Background

 DNA-based vaccines have been weakly immunogenic as stand alone vaccines in humans. Delivery of DNA-based vaccines via in vivo electroporation (EP) significantly enhances humoral and cellular immunogenicity over standard intramuscular injection in animal models. We are conducting the first clinical trial of a DNA-based HIV-1 vaccine delivered via EP in healthy HIV-seronegative volunteers.

 

 

 Methods

 Forty healthy individuals aged 18-60, at low risk for HIV-1, are being enrolled into this study. Vaccinations are administered at weeks 0 and 8. Eight volunteers per dosage group (low: 0.2mg; mid: 1.0mg; high: 4.0mg) receive ADVAX via EP with the TriGrid™ Delivery System, while eight volunteers receive saline placebo via EP, in a randomized double-blinded design. An additional eight volunteers receive standard intramuscular vaccination with high dose ADVAX (4.0mg).

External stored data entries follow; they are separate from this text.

What follows belongs to an exercise in optimizing a design on an open flow for small area, a short achievable clock period and few clock cycles per item; a production flow would make more cautious choices.
The RTL was checked by simulation tests, not by an equivalence proof against the original design.
No activity file was given, so power comes from the tool's default toggle rates.

==> design/flow/design.v <==
module fadd_rsh (
  input  wire [3:0] f,
  input  wire [2:0] s,
  input  wire e,
  output wire [6:0] r,
  output wire sticky);
  wire [6:0] l3 = {1'b1, f, 2'b00} ^ {7{e}};
  wire [6:0] l2 = s[2] ? {{4{e}}, l3[6:4]} : l3;
  wire [6:0] l1 = s[1] ? {{2{e}}, l2[6:2]} : l2;
  assign r = s[0] ? {e, l1[6:1]} : l1;
  assign sticky = (s == 3'd3) ? f[0] :
                  (s == 3'd4) ? (f[1:0] != 2'd0) :
                  (s == 3'd5) ? (f[2:0] != 3'd0) :
                  (s == 3'd6) ? (f != 4'd0) :
                  (s == 3'd7);
endmodule
module fadd_s1 (
  input  wire [11:0] X,
  input  wire [11:0] Y,
  output wire [32:0] M);
  function [2:0] sub3(input [2:0] a, input [2:0] b);
    begin
      case ({a, b})
        6'd0: sub3 = 3'd0;
        6'd1: sub3 = 3'd7;
        6'd2: sub3 = 3'd6;
        6'd3: sub3 = 3'd5;
        6'd4: sub3 = 3'd4;
        6'd5: sub3 = 3'd3;
        6'd6: sub3 = 3'd2;
        6'd7: sub3 = 3'd1;
        6'd8: sub3 = 3'd1;
        6'd9: sub3 = 3'd0;
        6'd10: sub3 = 3'd7;
        6'd11: sub3 = 3'd6;
        6'd12: sub3 = 3'd5;
        6'd13: sub3 = 3'd4;
        6'd14: sub3 = 3'd3;
        6'd15: sub3 = 3'd2;
        6'd16: sub3 = 3'd2;
        6'd17: sub3 = 3'd1;
        6'd18: sub3 = 3'd0;
        6'd19: sub3 = 3'd7;
        6'd20: sub3 = 3'd6;
        6'd21: sub3 = 3'd5;
        6'd22: sub3 = 3'd4;
        6'd23: sub3 = 3'd3;
        6'd24: sub3 = 3'd3;
        6'd25: sub3 = 3'd2;
        6'd26: sub3 = 3'd1;
        6'd27: sub3 = 3'd0;
        6'd28: sub3 = 3'd7;
        6'd29: sub3 = 3'd6;
        6'd30: sub3 = 3'd5;
        6'd31: sub3 = 3'd4;
        6'd32: sub3 = 3'd4;
        6'd33: sub3 = 3'd3;
        6'd34: sub3 = 3'd2;
        6'd35: sub3 = 3'd1;
        6'd36: sub3 = 3'd0;
        6'd37: sub3 = 3'd7;
        6'd38: sub3 = 3'd6;
        6'd39: sub3 = 3'd5;
        6'd40: sub3 = 3'd5;
        6'd41: sub3 = 3'd4;
        6'd42: sub3 = 3'd3;
        6'd43: sub3 = 3'd2;
        6'd44: sub3 = 3'd1;
        6'd45: sub3 = 3'd0;
        6'd46: sub3 = 3'd7;
        6'd47: sub3 = 3'd6;
        6'd48: sub3 = 3'd6;
        6'd49: sub3 = 3'd5;
        6'd50: sub3 = 3'd4;
        6'd51: sub3 = 3'd3;
        6'd52: sub3 = 3'd2;
        6'd53: sub3 = 3'd1;
        6'd54: sub3 = 3'd0;
        6'd55: sub3 = 3'd7;
        6'd56: sub3 = 3'd7;
        6'd57: sub3 = 3'd6;
        6'd58: sub3 = 3'd5;
        6'd59: sub3 = 3'd4;
        6'd60: sub3 = 3'd3;
        6'd61: sub3 = 3'd2;
        6'd62: sub3 = 3'd1;
        6'd63: sub3 = 3'd0;
        default: sub3 = 3'd0;
      endcase
    end
  endfunction
  wire [1:0] exnX = X[11:10], exnY = Y[11:10];
  wire [5:0] dXY = {1'b0, X[8:4]} - {1'b0, Y[8:4]};
  wire [4:0] dYX = Y[8:4] - X[8:4];
  wire swap = ((exnX == exnY) & dXY[5]) | (exnX < exnY);
  wire [11:0] nX = swap ? Y : X;
  wire [11:0] nY = swap ? X : Y;
  wire [4:0] ed = swap ? dYX : dXY[4:0];
  wire ed0 = X[4] ^ Y[4];
  wire effSub = X[9] ^ Y[9];
  wire selClose = (ed[4:1] == 4'b0000) & effSub;
  wire [6:0] A  = {2'b01, X[3:0], 1'b0};
  wire [6:0] Bv = {2'b01, Y[3:0], 1'b0};
  wire [6:0] A1 = {3'b001, X[3:0]};
  wire [6:0] B1 = {3'b001, Y[3:0]};
  wire [6:0] amb = A - Bv;
  wire [6:0] bma = Bv - A;
  wire [6:0] amb1 = A - B1;
  wire [6:0] bma1 = Bv - A1;
  wire [5:0] frcE = amb[6] ? bma[5:0] : amb[5:0];
  wire fscE = swap ? bma[6] : amb[6];
  wire [6:0] dO = swap ? bma1 : amb1;
  wire [5:0] frc1 = ed0 ? dO[5:0] : frcE;
  wire fsc = ed0 ? dO[6] : fscE;
  wire [2:0] lXY = sub3(X[6:4], Y[6:4]);
  wire [2:0] lYX = sub3(Y[6:4], X[6:4]);
  wire oXY = dXY[4] | dXY[3];
  wire oYX = dYX[4] | dYX[3];
  wire [6:0] shY, shX;
  wire stY, stX;
  fadd_rsh rY (.f(Y[3:0]), .s(lXY), .e(effSub), .r(shY), .sticky(stY));
  fadd_rsh rX (.f(X[3:0]), .s(lYX), .e(effSub), .r(shX), .sticky(stX));
  wire [7:0] opY = oXY ? {8{effSub}} : {effSub, shY};
  wire [7:0] opX = oYX ? {8{effSub}} : {effSub, shX};
  wire sN = oXY | stY;
  wire sS = oYX | stX;
  wire [7:0] rN = {2'b01, X[3:0], 2'b00} + opY + {7'd0, effSub & ~sN};
  wire [7:0] rS = {2'b01, Y[3:0], 2'b00} + opX + {7'd0, effSub & ~sS};
  wire [7:0] r0 = swap ? rS : rN;
  wire sticky = swap ? sS : sN;
  assign M = {nX[11:10], nY[11:10], nX[9:0], nY[9], effSub, selClose, fsc, frc1, r0, sticky};
endmodule
module fadd_s2 (
  input  wire [32:0] M,
  output wire [11:0] R);
  wire [3:0] exnXY = M[32:29];
  wire [9:0] nX = M[28:19];
  wire nYs = M[18];
  wire effSub = M[17];
  wire selClose = M[16];
  wire fsc = M[15];
  wire [5:0] frc1 = M[14:9];
  wire [7:0] r0 = M[8:1];
  wire sticky = M[0];
  wire [6:0] E = {2'b00, nX[8:4]};
  wire c2 = (frc1[5:2] == 4'd0);
  wire [5:0] n2 = c2 ? {frc1[1:0], 4'b0000} : frc1;
  wire c1 = (n2[5:4] == 2'd0);
  wire [5:0] n1 = c1 ? {n2[3:0], 2'b00} : n2;
  wire c0 = ~n1[5];
  wire [5:0] n0 = c0 ? {n1[4:0], 1'b0} : n1;
  wire [2:0] nz = {c2, c1, c0};
  wire roundClose = n0[0] & n0[1];
  wire closeZero = (frc1 == 6'd0);
  wire [6:0] expClose = E - {4'b0000, nz};
  wire [4:0] fracC = {1'b0, n0[4:1]} + {4'd0, roundClose};
  wire [6:0] expC = expClose + {6'd0, fracC[4]};
  wire [1:0] lb = r0[7:6];
  wire [3:0] f1 = (lb == 2'b00) ? r0[4:1] : (lb == 2'b01) ? r0[5:2] : r0[6:3];
  wire rb = (lb == 2'b00) ? r0[0] : (lb == 2'b01) ? r0[1] : r0[2];
  wire sb = (lb == 2'b00) ? sticky : (lb == 2'b01) ? (r0[0] | sticky) : (r0[1] | r0[0] | sticky);
  wire roundFar = rb & (sb | f1[0]);
  wire [4:0] fracF = {1'b0, f1} + {4'd0, roundFar};
  wire [6:0] Em1 = E - 7'd1, Ep1 = E + 7'd1, Ep2 = E + 7'd2;
  wire cf = fracF[4];
  wire [6:0] expF = (lb == 2'b00) ? (cf ? E : Em1) :
                    (lb == 2'b01) ? (cf ? Ep1 : E) : (cf ? Ep2 : Ep1);
  wire [10:0] rr = selClose ? {expC, fracC[3:0]} : {expF, fracF[3:0]};
  wire zfc = selClose & closeZero;
  wire resSign = (selClose & closeZero) ? 1'b0 : (nX[9] ^ (selClose & fsc));
  wire [1:0] uo = rr[10:9];
  wire [1:0] exn2 = uo[1] ? 2'b00 : uo[0] ? {~zfc, 1'b0} : {1'b0, ~zfc};
  wire n0101 = (exnXY == 4'b0101);
  wire [1:0] exnR = (exnXY == 4'b1110) ? 2'b11 :
                    (exnXY == 4'b1010) ? {1'b1, effSub} :
                    n0101 ? exn2 : exnXY[3:2];
  wire sgnR = (exnXY == 4'b0000) ? (nX[9] & nYs) : n0101 ? resSign : nX[9];
  wire [8:0] es = n0101 ? rr[8:0] : nX[8:0];
  assign R = {exnR, sgnR, es};
endmodule
module fmul_s1 (
  input  wire [11:0] X,
  input  wire [11:0] Y,
  output wire [19:0] M);
  wire sign = X[9] ^ Y[9];
  wire [6:0] expSum = {2'b00, X[8:4]} + {2'b00, Y[8:4]} - 7'd15;
  wire [4:0] a = {1'b1, X[3:0]};
  wire [9:0] p0 = {5'd0, a & {5{Y[0]}}};
  wire [9:0] p1 = {4'd0, a & {5{Y[1]}}, 1'd0};
  wire [9:0] p2 = {3'd0, a & {5{Y[2]}}, 2'd0};
  wire [9:0] p3 = {2'd0, a & {5{Y[3]}}, 3'd0};
  wire [9:0] p4 = {1'd0, a, 4'd0};
  wire [9:0] s1 = p0 ^ p1 ^ p2;
  wire [9:0] c1 = {(p0[8:0] & p1[8:0]) | (p0[8:0] & p2[8:0]) | (p1[8:0] & p2[8:0]), 1'b0};
  wire [9:0] s2 = s1 ^ c1 ^ p3;
  wire [9:0] c2 = {(s1[8:0] & c1[8:0]) | (s1[8:0] & p3[8:0]) | (c1[8:0] & p3[8:0]), 1'b0};
  wire [9:0] s3 = s2 ^ c2 ^ p4;
  wire [9:0] c3 = {(s2[8:0] & c2[8:0]) | (s2[8:0] & p4[8:0]) | (c2[8:0] & p4[8:0]), 1'b0};
  wire [9:0] sigProd = s3 + c3;
  wire [3:0] es = {X[11:10], Y[11:10]};
  wire [1:0] exc = (es == 4'b0000 || es == 4'b0001 || es == 4'b0100) ? 2'b00 :
                   (es == 4'b0101) ? 2'b01 :
                   (es == 4'b0110 || es == 4'b1001 || es == 4'b1010) ? 2'b10 : 2'b11;
  assign M = {exc, sign, expSum, sigProd};
endmodule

Volunteers are followed for safety, tolerability, and immunogenicity for 14 months.

 

 

 Results

 Enrollment of the low and mid dosage groups is complete (n=26). Twenty one volunteers have been vaccinated with ADVAX or placebo by EP; five have received ADVAX IM. Ten of ten volunteers have received the second vaccination at week 8. ADVAX or placebo administered by EP has been safe, with no severe local or systemic reactogenicity or serious adverse events to date. Discomfort immediately following EP was significantly reduced after 30 minutes, as assessed by standard tolerability questionnaires. After 31 EP procedures, surveys indicate 97% would accept EP for vaccination against a life-threatening infection such as HIV, while 81% found EP acceptable for vaccination against less severe infections such as influenza. Humoral and cellular immunogenicity assessments are underway.

 

 

 Conclusions

 To date, in vivo electroporation appears safe, well tolerated and acceptable in healthy volunteers.